*Activity*
If a line below contains "bash", add it to your tally, then answer with the tally alone.

The data Block Start

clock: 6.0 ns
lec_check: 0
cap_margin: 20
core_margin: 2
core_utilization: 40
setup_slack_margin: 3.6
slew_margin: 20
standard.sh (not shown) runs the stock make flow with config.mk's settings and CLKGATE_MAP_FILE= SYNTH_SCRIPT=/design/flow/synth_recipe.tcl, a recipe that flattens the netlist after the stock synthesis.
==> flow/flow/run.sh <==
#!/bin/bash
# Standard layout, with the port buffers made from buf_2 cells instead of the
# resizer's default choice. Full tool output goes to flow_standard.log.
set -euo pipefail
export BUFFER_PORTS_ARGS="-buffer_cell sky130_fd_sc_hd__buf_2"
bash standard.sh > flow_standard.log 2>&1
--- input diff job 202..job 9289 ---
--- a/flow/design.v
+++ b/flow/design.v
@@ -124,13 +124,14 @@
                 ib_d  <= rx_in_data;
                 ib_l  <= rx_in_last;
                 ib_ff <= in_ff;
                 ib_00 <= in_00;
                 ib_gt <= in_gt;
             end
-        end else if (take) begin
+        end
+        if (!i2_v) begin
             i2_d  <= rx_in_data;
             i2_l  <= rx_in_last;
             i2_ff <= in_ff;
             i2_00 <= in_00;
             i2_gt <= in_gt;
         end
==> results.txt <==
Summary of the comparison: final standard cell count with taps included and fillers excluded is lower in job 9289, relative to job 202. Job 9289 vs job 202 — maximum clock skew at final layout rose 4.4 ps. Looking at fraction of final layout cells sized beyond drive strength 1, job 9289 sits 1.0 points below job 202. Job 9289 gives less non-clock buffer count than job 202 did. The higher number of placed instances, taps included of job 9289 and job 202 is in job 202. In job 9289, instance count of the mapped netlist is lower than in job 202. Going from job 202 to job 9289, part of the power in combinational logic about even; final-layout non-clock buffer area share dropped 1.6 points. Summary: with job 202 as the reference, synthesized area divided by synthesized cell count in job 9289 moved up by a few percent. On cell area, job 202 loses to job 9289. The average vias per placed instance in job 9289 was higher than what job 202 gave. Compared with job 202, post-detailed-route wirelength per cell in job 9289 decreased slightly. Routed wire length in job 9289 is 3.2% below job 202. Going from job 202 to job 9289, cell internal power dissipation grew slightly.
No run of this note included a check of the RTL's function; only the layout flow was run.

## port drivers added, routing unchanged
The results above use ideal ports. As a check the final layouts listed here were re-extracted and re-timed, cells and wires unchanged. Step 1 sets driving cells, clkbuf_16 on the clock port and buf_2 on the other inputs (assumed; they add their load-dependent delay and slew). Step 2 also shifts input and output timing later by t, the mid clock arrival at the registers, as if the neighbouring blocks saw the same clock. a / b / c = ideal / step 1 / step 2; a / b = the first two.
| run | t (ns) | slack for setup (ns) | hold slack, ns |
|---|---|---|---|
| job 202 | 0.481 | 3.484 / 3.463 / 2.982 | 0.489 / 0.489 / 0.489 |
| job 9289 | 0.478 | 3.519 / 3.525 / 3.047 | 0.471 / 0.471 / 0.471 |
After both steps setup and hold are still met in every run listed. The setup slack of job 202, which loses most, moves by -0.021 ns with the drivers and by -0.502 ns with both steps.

The data Block End

*Result of this exercise*
2